Work to complete
Your job is to set down the stretch of entries that opens with the line containing "export IMPL_viasPerCell=6.60" and closes with the line containing "export IMPL_setup_ws_ns=4.11". Keep both end lines, copy each exactly, and add nothing.
● ● ● ● ● ● ●
**src/hw/BatchRam.sv**
```systemverilog
`timescale 1ns/1ps

module BatchRam #(
    parameter int depth = 32,
    parameter int dataWidth = 8
) (
    input  logic                     clk,
    input  logic                     writeEn,
    input  logic [$clog2(depth)-1:0] writeAddr,
    input  logic [dataWidth-1:0]     writeData,
    input  logic [$clog2(depth)-1:0] readAddr,
    output logic [dataWidth-1:0]     writeSideData,
    output logic [dataWidth-1:0]     readData
);

    logic [dataWidth-1:0] mem [depth];

    // Both ports read old data on a same-address write
    always_ff @(posedge clk) begin
        if (writeEn) begin
            mem[writeAddr] <= writeData;
        end
        writeSideData <= mem[writeAddr];
        readData <= mem[readAddr];
    end

endmodule

```
**config.mk**
```make
export PLATFORM = sky130hd
export DESIGN_NAME = BatchRam
export DESIGN_NICKNAME = d
export VERILOG_FILES = /design/src/hw/BatchRam.sv
export SDC_FILE = /design/constraint.sdc
export NUM_CORES = 1
export LEC_CHECK = 0
export CORE_UTILIZATION = 43
export DETAILED_ROUTE_END_ITERATION = 8
export DONT_BUFFER_PORTS = 1
export HOLD_SLACK_MARGIN = 0.03
export PLACE_DENSITY = 0.67
export SETUP_SLACK_MARGIN = 0.3
export SYNTH_ARGS = -nofsm -noshare
export SYNTH_HDL_FRONTEND = slang
export SYNTH_SLANG_ARGS = --single-unit
```
**constraint.sdc**
```tcl
create_clock -name clk -period 6.45 [get_ports clk]
set_input_delay 0.9675 -clock clk [delete_from_list [all_inputs] [get_ports clk]]
set_output_delay 0.9675 -clock clk [all_outputs]
set_load 0.01 [all_outputs]
```
==> impl_metrics.env <==
export IMPL_grt_pass1_vias=6398
export IMPL_setup_tns_ns=0
export IMPL_root_buffer="clkbuf_16"
export IMPL_clkSinkCount=272
export IMPL_grt_pass1_wl_um=43100
export IMPL_grt_max_degree=69
export IMPL_r2r_cells=3
export IMPL_max_freq_mhz=428
export IMPL_hold_viol=0
export IMPL_start_util_pct=43.7
export IMPL_ant_nets=0
export IMPL_rsz0062_at_grt="false"
export IMPL_route_vias_total=6224
export IMPL_peakVddDrop_mv=0.189
export IMPL_synth_async_reset_ratio_pct=0
export IMPL_place_hpwl_um=19200
export IMPL_cts_hold_buffers=0
export IMPL_critPathTopFamily="simple AND/OR/NAND/NOR gates"
export IMPL_cts_tree="done"
export IMPL_path_buf_inv=0
export IMPL_cp_startpoint="writeAddr[0]"
export IMPL_cts_clk_slew_worst_paths_ns=0.06
export IMPL_syn2layout_area_growth_pct=9.34
export IMPL_slew_viol_final=0
export IMPL_rr_startpoint="mem[5][4]$_DFFE_PP_"
export IMPL_num_rows=61
export IMPL_r2r_setup_slack_ns=4.61
export IMPL_synth_warning_count=0
export IMPL_worstReg2RegEnd="readData[4]$_DFF_P_"
export IMPL_gp_congestion=0.823
export IMPL_wl_per_cell_um=31.0
export IMPL_cts_resized_gates=0
export IMPL_hold_path_class="input pin to flip-flop"
export IMPL_finalPower_mw=3.66
export IMPL_synth_avg_cell_area_um2=21.6
export IMPL_synth_nets=579
export IMPL_power_leakage_nw=3.96
export IMPL_power_share_sequential_pct=54.5
export IMPL_drc=0
export IMPL_p_sw_uw=714
export IMPL_arrival_ns=2.48
export IMPL_status="finished clean"
export IMPL_grtUsageTotal_pct=21.0
export IMPL_yosysTopAreaCell="edfxtp_1"
export IMPL_clock_skew_ns=0.00918
export IMPL_utilization_pct=47.7
export IMPL_die_y_um=170
export IMPL_intPower_mw=2.95
export IMPL_critical_path_class="input pin to flip-flop"
export IMPL_antenna_found_initial=0
export IMPL_required_ns=6.60
export IMPL_power_frac_clock_pct=40.7
export IMPL_ys_flop_type="edfxtp_1"
export IMPL_synth_edf_count=256
export IMPL_portBuffers=0
export IMPL_period_minus_slack_ns=2.34
export IMPL_slowest_delay_ns=0.91
export IMPL_core_area_mm2=0.0277
export IMPL_drt_pass1_iterations=6
export IMPL_worstMarginPinSlew_ns=1.15
export IMPL_cp_slowest_cell="nor2_1"
export IMPL_fin_nets=568
export IMPL_combPwrFrac_pct=4.8
export IMPL_ys_top_cells_by_area="edfxtp_1, mux4_2, dfxtp_1, a22oi_1, nor2_1"
export IMPL_crit_path_cell_trace="or3b_2 -> nor2_1"
export IMPL_swShare_pct=19.5
export IMPL_setup_violations_final=0
export IMPL_synth_most_common_cell="edfxtp_1"
export IMPL_synth_distinct_cells=21
export IMPL_yosysTopAreaCellShare_pct=63.6
export IMPL_die_w_um=170
export IMPL_crit_fanout=68
export IMPL_netlist_area_mm2=0.0121
export IMPL_num_io_pins=36
export IMPL_pwr_density_cell_mw_per_mm2=277
export IMPL_routed_wl_um=29200
export IMPL_dieArea_mm2=0.0288
export IMPL_crit_path_end_kind="flip-flop"
export IMPL_postSynthCellCount=559
export IMPL_setup_worst_path_end="mem[16][6]$_DFFE_PP_"
export IMPL_viasPerCell=6.60
export IMPL_cts_setup_buffers=0
export IMPL_timing_slew_headroom_pct=23.1
export IMPL_cts_buffers=27
export IMPL_crit_cells=2
export IMPL_cts_max_path_buffers=3
export IMPL_drt_first_iter_violations=791
export IMPL_final_layout_size_suffix_gt1_share_pct=34.3
export IMPL_gr_total_overflow=0
export IMPL_synth_seq_area_share_pct=66.2
export IMPL_pre_cts_slack_ns=3.59
export IMPL_cts_htree_levels=1
export IMPL_startpoint_type="input pin"
export IMPL_period_share_pct=36.2
export IMPL_insertion_delay_ns=0.53
export IMPL_diodes=0
export IMPL_maxCapViolCount=0
export IMPL_yosys_register_bits=272
export IMPL_setup_ws_ns=4.11
export IMPL_yosys_top_cells_count="edfxtp_1, mux4_2, nor2_1, a22oi_1, clkbuf_1"
[power groups by stage]
stage / sequential, mW / combinational [mW] / clock [mW]
after floorplan: 2.02 / 0.179 / 0
after global placement: 2.03 / 0.176 / 0
after detailed placement: 2.03 / 0.176 / 0
after CTS: 1.99 / 0.177 / 1.51
after global routing: 2.00 / 0.182 / 1.57
final: 1.99 / 0.175 / 1.49
[placed cells by master (no fill, tap or decap), types with 3 or more instances in the layout]
cell       netlist  final
a22oi_1         32     32
and3b_1          3      3
clkbuf_1        17      7
clkbuf_16        0     27
clkinv_1         0      4
clkinv_2         0      3
dfxtp_1         16     16
edfxtp_1       256    256
mux2_2           8      8
mux4_2         144    144
nand3b_1         5      5
nand4_1          8      8
nor2_1          33     33
or3b_2           3      3
[through the flow]
stage / hold WS, ns / area (um2) / cells
2_1_floorplan: 0.668 / 12100 / 559
3_3_place_gp: 0.751 / 12400 / 897
3_5_place_dp: 0.753 / 12400 / 897
4_1_cts: 0.516 / 13200 / 943
5_1_grt: 0.511 / 13200 / 943
6_report: 0.528 / 13200 / 943
[cell families (layout without fill, tap and decap cells)]
group                  Yosys count  count (layout)  share of synthesized area (%)
DFF                            272             272                           66.2
AOI/OAI and AO/OA               32              32                           1.99
and+or+nand+nor                 61              61                           2.63
muxes                          152             152                           27.6
buffers and inverters           42              48                           1.62
[routing by layer]
layer	vias to the layer above	track usage [%]	wire length, um
met3	46	4.01	2800
li1	2444	-	-
met1	3341	30.1	11700
met5	-	0	0
met4	0	7.01	755
met2	393	32.4	13900
[area by class of cell]
cell class,instances,area [um2]
clock inverters,10,98.8
repair buffers,2,15.0
fillers,2177,14500
flip-flops and latches,272,8010
well taps,378,473
multi-input cells,245,3900
clock buffers,36,729
[worst min path at each step]
| stage | start | endpoint | slack (ns) | cells past startpoint |
|---|---|---|---|---|
| after floorplan | mem[12][0]$_DFFE_PP_ | writeSideData[0]$_DFF_P_ | 0.67 | 3 |
| after global placement | mem[31][1]$_DFFE_PP_ | writeSideData[1]$_DFF_P_ | 0.75 | 3 |
| after detailed placement | mem[20][0]$_DFFE_PP_ | writeSideData[0]$_DFF_P_ | 0.75 | 3 |
| after CTS | writeData[2] | mem[11][2]$_DFFE_PP_ | 0.52 | 0 |
| after global routing | writeData[3] | mem[9][3]$_DFFE_PP_ | 0.51 | 0 |
| final | writeData[3] | mem[8][3]$_DFFE_PP_ | 0.53 | 0 |
[registers in the layout (all words and copies together), names as in the netlist]
register / flops
writeSideData: 8
readData: 8
mem: 256
Power figures use the tool's default switching activity.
● ● ● ● ● ● ●
Answer for the task
export IMPL_viasPerCell=6.60
export IMPL_cts_setup_buffers=0
export IMPL_timing_slew_headroom_pct=23.1
export IMPL_cts_buffers=27
export IMPL_crit_cells=2
export IMPL_cts_max_path_buffers=3
export IMPL_drt_first_iter_violations=791
export IMPL_final_layout_size_suffix_gt1_share_pct=34.3
export IMPL_gr_total_overflow=0
export IMPL_synth_seq_area_share_pct=66.2
export IMPL_pre_cts_slack_ns=3.59
export IMPL_cts_htree_levels=1
export IMPL_startpoint_type="input pin"
export IMPL_period_share_pct=36.2
export IMPL_insertion_delay_ns=0.53
export IMPL_diodes=0
export IMPL_maxCapViolCount=0
export IMPL_yosys_register_bits=272
export IMPL_setup_ws_ns=4.11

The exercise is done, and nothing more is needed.